Collected data
<file path="src/rtl/serial_add_seq_pkg.sv">
// Shared definitions for the bit-serial adder sequencer: the FSM state
// encoding and the default operand width.
package serial_add_seq_pkg;

    localparam int DEFAULT_WIDTH = 16;

    typedef enum logic [1:0] {
        IDLE = 2'd0,
        RUN  = 2'd1,
        DONE = 2'd2
    } seq_state_t;

endpackage

</file>
<file path="src/rtl/serial_add_seq_if.sv">
// Operand/result bundle between a requester/consumer and the serial adder.
//
// Handshake: a transfer happens on a rising clock edge where valid and ready
// are both high. The source holds its payload and valid until that edge; the
// sink may drive ready independently of valid. start_* carries a/b/cin into
// the adder; done_* carries result/cout/ovf out of it. abort is a level that
// is only looked at while an addition is running.
interface serial_add_seq_if #(
    parameter int WIDTH = serial_add_seq_pkg::DEFAULT_WIDTH
);
    logic             start_valid;
    logic             start_ready;
    logic [WIDTH-1:0] a;
    logic [WIDTH-1:0] b;
    logic             cin;
    logic             abort;
    logic [WIDTH-1:0] result;
    logic             cout;
    logic             ovf;
    logic             done_valid;
    logic             done_ready;

    // Adder side
    modport slave (
        input  start_valid, a, b, cin, abort, done_ready,
        output start_ready, result, cout, ovf, done_valid
    );

    // Requester/consumer side
    modport master (
        output start_valid, a, b, cin, abort, done_ready,
        input  start_ready, result, cout, ovf, done_valid
    );
endinterface

</file>
<file path="src/rtl/serial_add_seq_all_adder.sv">
// One-bit full-adder cell: the only arithmetic in the serial adder.
module all_adder (
    input  logic a,
    input  logic b,
    input  logic carry_in,
    output logic ans,
    output logic carry_out
);

    // Sum and carry of three one-bit inputs
    always_comb begin
        ans       = a ^ b ^ carry_in;
        carry_out = (a & b) | (carry_in & (a ^ b));
    end

endmodule

</file>
<file path="src/rtl/serial_add_seq.sv">
// Bit-serial WIDTH-bit adder: one full-adder cell processes one bit per
// clock, LSB first, with the carry held in a register between bits.
// Accept on edge E0, bits on edges E1..EWIDTH, result valid from EWIDTH.
module serial_add_seq
    import serial_add_seq_pkg::*;
#(
    parameter int WIDTH = DEFAULT_WIDTH
) (
    input  logic              clk,
    input  logic              rst_n,
    serial_add_seq_if.slave   bus,
    output logic [1:0]        state_o
);

    localparam int CNT_W = $clog2(WIDTH);

    localparam logic [1:0] ST_IDLE = IDLE;
    localparam logic [1:0] ST_RUN  = RUN;
    localparam logic [1:0] ST_DONE = DONE;

    localparam logic [CNT_W-1:0] LAST_BIT = CNT_W'(WIDTH - 1);

    logic [1:0]       state_q,  state_d;
    logic [CNT_W-1:0] cnt_q,    cnt_d;
    logic             carry_q,  carry_d;
    logic [WIDTH-1:0] a_sr_q,   a_sr_d;
    logic [WIDTH-1:0] b_sr_q,   b_sr_d;
    logic [WIDTH-1:0] result_q, result_d;
    logic             cout_q,   cout_d;
    logic             ovf_q,    ovf_d;

    logic             cell_sum;
    logic             cell_co;

    all_adder u_cell (
        .a         (a_sr_q[0]),
        .b         (b_sr_q[0]),
        .carry_in  (carry_q),
        .ans       (cell_sum),
        .carry_out (cell_co)
    );

    // Next-state logic: load on accept, shift one bit per RUN edge, hold in DONE
    always_comb begin
        state_d  = state_q;
        cnt_d    = cnt_q;
        carry_d  = carry_q;
        a_sr_d   = a_sr_q;
        b_sr_d   = b_sr_q;
        result_d = result_q;
        cout_d   = cout_q;
        ovf_d    = ovf_q;

        case (state_q)
            ST_IDLE: begin
                // start_ready is high throughout IDLE, so valid alone accepts
                if (bus.start_valid) begin
                    a_sr_d   = bus.a;
                    b_sr_d   = bus.b;
                    carry_d  = bus.cin;
                    cnt_d    = '0;
                    result_d = '0;
                    cout_d   = 1'b0;
                    ovf_d    = 1'b0;
                    state_d  = ST_RUN;
                end
            end

            ST_RUN: begin
                if (bus.abort) begin
                    cnt_d   = '0;
                    carry_d = 1'b0;
                    state_d = ST_IDLE;
                end else begin
                    result_d = {cell_sum, result_q[WIDTH-1:1]};
                    carry_d  = cell_co;
                    a_sr_d   = a_sr_q >> 1;
                    b_sr_d   = b_sr_q >> 1;
                    if (cnt_q == LAST_BIT) begin
                        // carry_q is the carry into the MSB, cell_co the carry out
                        cout_d  = cell_co;
                        ovf_d   = carry_q ^ cell_co;
                        cnt_d   = '0;
                        state_d = ST_DONE;
                    end else begin
                        cnt_d = cnt_q + CNT_W'(1);
                    end
                end
            end

            ST_DONE: begin
                if (bus.done_ready) begin
                    state_d = ST_IDLE;
                end
            end

            default: begin
                state_d = ST_IDLE;
            end
        endcase
    end

    // State registers with asynchronous reset
    always_ff @(posedge clk or negedge rst_n) begin
        if (!rst_n) begin
            state_q  <= ST_IDLE;
            cnt_q    <= '0;
            carry_q  <= 1'b0;
            a_sr_q   <= '0;
            b_sr_q   <= '0;
            result_q <= '0;
            cout_q   <= 1'b0;
            ovf_q    <= 1'b0;
        end else begin
            state_q  <= state_d;
            cnt_q    <= cnt_d;
            carry_q  <= carry_d;
            a_sr_q   <= a_sr_d;
            b_sr_q   <= b_sr_d;
            result_q <= result_d;
            cout_q   <= cout_d;
            ovf_q    <= ovf_d;
        end
    end

    // Handshake flags decoded straight from the state register
    always_comb begin
        bus.start_ready = (state_q == ST_IDLE);
        bus.done_valid  = (state_q == ST_DONE);
        bus.result      = result_q;
        bus.cout        = cout_q;
        bus.ovf         = ovf_q;
        state_o         = state_q;
    end

endmodule
</file>
<file path="src/flat_wrapper.sv">
// flat-port wrapper written by rule: the top's interface ports become plain ports
module serial_add_seq_flat import serial_add_seq_pkg::*;
#(
    parameter int WIDTH = DEFAULT_WIDTH
)
  (clk, rst_n, state_o, bus_start_valid, bus_a, bus_b, bus_cin, bus_abort, bus_done_ready, bus_start_ready, bus_result, bus_cout, bus_ovf, bus_done_valid);
  serial_add_seq_if #(.WIDTH(WIDTH)) bus_i ();
  input  logic clk;
  input  logic rst_n;
  output logic [1:0] state_o;
  input wire logic [$bits(bus_i.start_valid)-1:0] bus_start_valid;
  input wire logic [$bits(bus_i.a)-1:0] bus_a;
  input wire logic [$bits(bus_i.b)-1:0] bus_b;
  input wire logic [$bits(bus_i.cin)-1:0] bus_cin;
  input wire logic [$bits(bus_i.abort)-1:0] bus_abort;
  input wire logic [$bits(bus_i.done_ready)-1:0] bus_done_ready;
  output wire logic [$bits(bus_i.start_ready)-1:0] bus_start_ready;
  output wire logic [$bits(bus_i.result)-1:0] bus_result;
  output wire logic [$bits(bus_i.cout)-1:0] bus_cout;
  output wire logic [$bits(bus_i.ovf)-1:0] bus_ovf;
  output wire logic [$bits(bus_i.done_valid)-1:0] bus_done_valid;
  assign bus_i.start_valid = bus_start_valid;
  assign bus_i.a = bus_a;
  assign bus_i.b = bus_b;
  assign bus_i.cin = bus_cin;
  assign bus_i.abort = bus_abort;
  assign bus_i.done_ready = bus_done_ready;
  assign bus_start_ready = bus_i.start_ready;
  assign bus_result = bus_i.result;
  assign bus_cout = bus_i.cout;
  assign bus_ovf = bus_i.ovf;
  assign bus_done_valid = bus_i.done_valid;
  serial_add_seq #(.WIDTH(WIDTH)) u_core (.clk(clk), .rst_n(rst_n), .bus(bus_i), .state_o(state_o));
endmodule
</file>
<file path="config.mk">
export PLATFORM = sky130hd
export DESIGN_NAME = serial_add_seq_flat
export DESIGN_NICKNAME = d
export VERILOG_FILES = /design/src/rtl/serial_add_seq_pkg.sv /design/src/rtl/serial_add_seq_if.sv /design/src/rtl/serial_add_seq_all_adder.sv /design/src/rtl/serial_add_seq.sv /design/src/flat_wrapper.sv
export SDC_FILE = /design/constraint.sdc
export NUM_CORES = 1
export LEC_CHECK = 0
export CORE_UTILIZATION = 40
export CTS_BUF_LIST = sky130_fd_sc_hd__clkbuf_2
export CTS_CLUSTER_DIAMETER = 100
export CTS_CLUSTER_SIZE = 20
export DETAILED_ROUTE_END_ITERATION = 8
export PLACE_DENSITY = 0.76
export SYNTH_ARGS = -nofsm -noshare
export SYNTH_HDL_FRONTEND = slang
export SYNTH_SLANG_ARGS = --single-unit
export TNS_END_PERCENT = 5
</file>
<file path="constraint.sdc">
create_clock -name clk -period 2.05 [get_ports clk]
set_input_delay 0.41 -clock clk [delete_from_list [all_inputs] [get_ports clk]]
set_output_delay 0.41 -clock clk [all_outputs]
set_load 0.01 [all_outputs]
</file>
# ---- After elaboration in Yosys (flattened, before gate mapping)
# Cells that the tools add are included.
dict set report totals {
  register_bits 57
  inputBits 38
  out_inout_bits 22
  wordCells 57
}
dict set report classes {
  add_sub_neg 1
  eq_ne 8
  n_mux 28
  bitwise_logic 6
  reduce_logical 6
}
# operator n
set ops {}
lappend ops {{$mux 16} 6}
lappend ops {{$pmux 16 s2} 3}
lappend ops {{$mux 4} 3}
lappend ops {{$mux 2} 4}
lappend ops {{$pmux 4 s2} 1}
lappend ops {{$mux 1} 7}
lappend ops {{$ne 2x2->1 const B} 3}
lappend ops {{$pmux 1 s2} 3}
lappend ops {{$pmux 2 s3} 1}
lappend ops {{$reduce_and 3->1} 2}
lappend ops {{$add 4x1->4 const B} 1}
lappend ops {{$eq 4x4->1 const B} 1}
lappend ops {{$reduce_and 4->1} 1}
lappend ops {{$ne 3x2->1 const B} 1}
lappend ops {{$xor 1x1->1} 3}
lappend ops {{$and 1x1->1} 2}
lappend ops {{$eq 2x1->1 const B} 1}
lappend ops {{$eq 2x2->1 const B} 1}
lappend ops {{$logic_not 2->1} 1}
lappend ops {{$ne 2x1->1 const B} 1}
lappend ops {{$reduce_and 2->1} 1}
lappend ops {{$reduce_bool 2->1} 1}
lappend ops {{$or 1x1->1} 1}

# ---- Depth between registers and ports, before layout
dict set report depth {
  ltp_word 7
  mapped_depth 5
}

# ---- Cells and area by module
# From an unflattened synthesis, not the netlist that was laid out.
dict set report hier_totals {
  cells_unflattened 223
  hier_area_um2 2977.9
}
# mod n_inst cells_each area_per_inst_um2 seq_area_each_um2
set modules_own_cells {}
lappend modules_own_cells {serial_add_seq 1 222 2957.8 1426.4}
lappend modules_own_cells {all_adder 1 1 20.0 0.0}

# ---- Least setup slack after synthesis
# Ideal clock, no wire load.
dict set report synth_path {
  path_kind {reg-to-reg}
  from {reg u_core.state_q[1], in the netlist u_core.state_o[1]}
  to {reg u_core.a_sr_q[10]}
  setup_ns 0.125
  arrival_ns 1.441
  t_required_ns 1.925
  setup_slack_ns 0.484
  stages_incl_launch_ff 6
  path_buffers 2
  synth_period_minus_slack_ns 1.566
  cell_sequence {dfrtp_1 nand2b_1 buf_2 buf_6 mux2_2 mux2_2}
}
dict set report synth_between {
  elab_chain_cells 3
}
# element line_no
set synth_rtl {}
lappend synth_rtl {{from (decl)} serial_add_seq.sv:23} ;# logic [1:0] state_q, state_d;
lappend synth_rtl {{from (signal assigned)} serial_add_seq.sv:115} ;# state_q <= state_d;
lappend synth_rtl {{$eq 2x1->1 / $logic_not 2->1 (equally long branches)} serial_add_seq.sv:54} ;# case (state_q)
lappend synth_rtl {{$ne 2x2->1 (no source line) / $reduce_bool 2->1 (equally long branches)} --}
lappend synth_rtl {{$reduce_and 3->1 (no source line)} --}
lappend synth_rtl {{to (signal assigned)} serial_add_seq.sv:118} ;# a_sr_q <= a_sr_d;
lappend synth_rtl {{to (decl)} serial_add_seq.sv:26} ;# logic [WIDTH-1:0] a_sr_q, a_sr_d;
# Parallel ways exist; a longest one is shown, timed or not.
# A chain may end at the register's enable or synchronous reset.

# ---- Final worst setup path
dict set report layout_path {
  from {reg u_core.state_q[0], in the netlist u_core.state_o[0]}
  to {out state_o[0]}
}
# element line_no
set layout_rtl {}
lappend layout_rtl {{to (decl)} flat_wrapper.sv:10} ;# output logic [1:0] state_o;
# No word-level cell between the ends.

==> summary.md <==
| Metric | Value |
|---|---|
| Status | finished with violations |
| Failing checks | design-rule violations |
| Number of global-route vias before repair | 1837 |
| Max-Cap Viols | 0 |
| CTS tree | yes |
| Asr flop ratio synth | 1.00 |
| Final setup vio count | 0 |
| Storage element area | 1430 sq um |
| # diodes | 0 |
| Initial antenna violation count | 0 |
| Core Box Area | 6490 sq um |
| Setup TNS | 0 ns |
| Final Max Slew Viols | 0 |
| Clock Latency Late Sink | 0.44 ns |
| Post-synthesis cell area | 2750 sq um |
| Post-synth EDFFs | 0 |
| CP delay by family, top | buffers and inverters |
| Total GRT Usage | 0.157 |
| Placer congestion estimate | 0.735 |
| Tcrit/Tclk final | 0.945 |
| Fin crit period | 1.94 ns |
| Multi-input logic area | 1230 sq um |
| Synth Area in Adders | 0.0118 |
| Slowest cell on crit path | clkdlybuf4s50_1 |
| Worst VDD drop | 0.532 mV |
| CTS Buf Count | 9 |
| Arrival time at the worst endpoint | 1.53 ns |
| Compound-Gate Fraction of Synth Area | 0.0702 |
| Layout cells sized above 1 | 0.325 |
| Layout net count | 312 |
| Pwr Total | 3.08 mW |
| Element type at the critical path start | register |
| Syn Area/Cell | 13.4 sq um |
| H-tree levels | 3 |
| Initial Utilization | 0.423 |
| Xor and xnor fraction of the mapped netlist area | 0.00319 |
| CP Buf/Inv Count | 2 |
| Fillers | 555 |
| DRC | 2 |
| Routed vias/inst | 5.16 |
| Mux cell area share after synthesis | 0.257 |
| Critical path class | register to output port |
| Post-synthesis cell type count | 29 |
| Total Routed Length | 5.15 mm |
| Die Y-Extent | 84.9 um |
| Die X | 84.9 um |
| Final clock skew | 0.0139 ns |
| Worst-path cell chain | buf_4 > clkdlybuf4s50_1 |
| Max Clock Freq | 516 MHz |
| Cell Pwr Density | 859 nW/um^2 |
| Sinks on Clock Net | 57 |
| # rows | 29 |
| DRT iter0 DRCs | 137 |
| Final ANT Viol Nets | 0 |
| Rel. slew slack | 0.600 |
| Layout Area Growth over Synthesis | 30.6% |
| First-pass GRT wire length | 8.74 mm |
| Crit-path max FO | 4 |
| Final HPWL DP | 3.58 mm |
| Path category of the worst min-delay check | primary input to asynchronous set/reset pin |
| CTS Buffer Depth | 2 |
| Final hold viol count | 0 |
| RSZ-0062 raised after global routing | no |
| Simple-gate share of the synthesized area | 0.101 |
| Main combinational cell family by area after synthesis | multiplexers |
| Gr ovfl total | 0 |
| Die footprint | 7200 sq um |
| Slowest stage delay, CP | 0.52 ns |
| Total vias in the final route | 1828 |
| Sequential cell area fraction in the yosys report | 0.519 |
| IO Pins | 60 |
| Worst Path Required | 1.64 ns |
| Static Leak | 1.67 nW |
| Clock-pin slew on the worst setup and hold paths | 0.16 ns |
| IO buf count | 59 |
| Main flop type after synthesis | dfrtp_1 |
| WL per Instance | 14.5 um |
| Post-Syn Nets | 245 |
| Setup crit end kind | output port |
| Syn Inst Count | 205 |
| Synth warnings | 0 |
| Root buffer cell | clkbuf_2 |
| Largest net degree at the start of global routing | 38 |
| Pre-antenna DRT Iters | 8 |
| Worst Tran Pin Value | 0.600 ns |
| Yosys reg bits | 57 |
## sequential cells by signal, summed over array words and instances (netlist names)
name               count
u_core.a_sr_q         16
u_core.carry_q         1
u_core.bus.ovf         1
u_core.state_o         2
u_core.bus.result     16
u_core.cnt_q           4
u_core.b_sr_q         16
u_core.bus.cout        1
## repair_timing
action | in CTS | in global routing
hold buffers | 1 | 0
hold endpoints to repair | 20 | 0
endpoints found under the setup margin | 2 | 0
setup buffers | 1 | 0
resized for setup | 2 | 0
## final timing paths
| kind | start | end | slack, ns | cells after the start |
|---|---|---|---|---|
| min in group clk | u_core.bus.result[0] | u_core.bus.result[0] | 0.51 | 1 |
| worst max-delay path | u_core.state_o[0] | state_o[0] | 0.11 | 2 |
| worst min-delay path | rst_n | u_core.state_o[1] | 0.44 | 2 |
| max in group asynchronous | rst_n | u_core.b_sr_q[12] | 1.05 | 3 |
| worst min register to register | u_core.bus.result[0] | u_core.bus.result[0] | 0.51 | 1 |
| worst max register to register | u_core.state_o[0] | u_core.bus.result[11] | 0.32 | 4 |
## per-stage QoR
stage	setup WS (ns)	utilization	instance area, sq um	cells	hold WS (ns)
2_1_floorplan	0.484	-	2750	205	0.114
3_5_place_dp	0.0631	0.533	3460	336	0.402
5_1_grt	0.0193	0.552	3590	354	0.436
3_3_place_gp	0.135	0.533	3460	336	0.406
4_1_cts	0.0750	0.552	3590	354	0.425
6_report	0.114	0.552	3590	354	0.436
## area by class of cell
class	count	share of cell area
multi-input cells	129	0.343
clock buffers	9	0.0126
clock inverters	7	0.0171
inverters	4	0.00419
flip-flops and latches	57	0.398
repair buffers	71	0.199
well taps	77	0.0269
## layer usage
layer / global-route usage / part of all wire / vias to the layer above
li1: - / - / 885
met1: 0.216 / 0.49 / 888
met2: 0.231 / 0.45 / 48
met3: 0.0525 / 0.052 / 7
met4: 0.0616 / 0.012 / 0
met5: 0 / 0 / -
## power by group
part | leakage, nW | internal, mW | switching [mW]
sequential | 0.722 | 1.39 | 0.145
combinational | 0.873 | 0.565 | 0.308
clock | 0.0705 | 0.270 | 0.400
total | 1.67 | 2.23 | 0.853
## cells in the mapped netlist, drive strengths merged, types with 2 or more instances
cell type | number | area, sq um
nand3 | 4 | 20.0
mux2 | 60 | 676
mux2i | 3 | 30.0
nor4bb | 16 | 160
clkbuf | 6 | 23.8
nor3b | 2 | 20.0
a21oi | 2 | 10.0
dfrtp | 57 | 1430
a21o | 18 | 135
nand2 | 8 | 30.0
buf | 9 | 63.8
a22o | 3 | 26.3
inv | 4 | 15.0
## cells by family (layout without fill, tap and decap cells)
logic type,Yosys count,in the layout
AOI/OAI and AO/OA,26,26
adders and majority gates,2,2
DFF,57,57
and+or+nand+nor,37,37
xor gates and xnor gates,1,1
muxes,63,63
buffers and inverters,19,91
## cell usage in the layout (no fill, tap or decap)
cell type / n
a21oi_4: 1
a21oi_1: 1
bufinv_16: 1
a22o_1: 3
buf_2: 1
o311ai_0: 1
clkinv_2: 3
nor3b_2: 1
nor2b_1: 1
dlygate4sd2_1: 2
a21o_1: 18
mux2_2: 60
clkdlybuf4s50_1: 56
nor3b_1: 1
or3_1: 1
dlygate4sd3_1: 1
or3b_2: 1
clkbuf_2: 9
nand2_1: 8
clkinv_1: 2
clkinv_4: 1
and3_1: 1
ha_1: 1
dfrtp_1: 57
nor3_2: 1
o21bai_1: 1
buf_4: 8
o21ai_0: 1
mux2i_1: 3
buf_12: 3
nand2b_1: 1
nand3_1: 4
xnor2_1: 1
fa_1: 1
nor4bb_1: 16
inv_1: 4
nor2_1: 1
Power figures use the tool's default switching activity.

*Prompt:*
The answer consists of the line holding "## cell usage" and every line after it up to the end of the records, word for word.

*Response to this task:*
## cell usage in the layout (no fill, tap or decap)
cell type / n
a21oi_4: 1
a21oi_1: 1
bufinv_16: 1
a22o_1: 3
buf_2: 1
o311ai_0: 1
clkinv_2: 3
nor3b_2: 1
nor2b_1: 1
dlygate4sd2_1: 2
a21o_1: 18
mux2_2: 60
clkdlybuf4s50_1: 56
nor3b_1: 1
or3_1: 1
dlygate4sd3_1: 1
or3b_2: 1
clkbuf_2: 9
nand2_1: 8
clkinv_1: 2
clkinv_4: 1
and3_1: 1
ha_1: 1
dfrtp_1: 57
nor3_2: 1
o21bai_1: 1
buf_4: 8
o21ai_0: 1
mux2i_1: 3
buf_12: 3
nand2b_1: 1
nand3_1: 4
xnor2_1: 1
fa_1: 1
nor4bb_1: 16
inv_1: 4
nor2_1: 1
Power figures use the tool's default switching activity.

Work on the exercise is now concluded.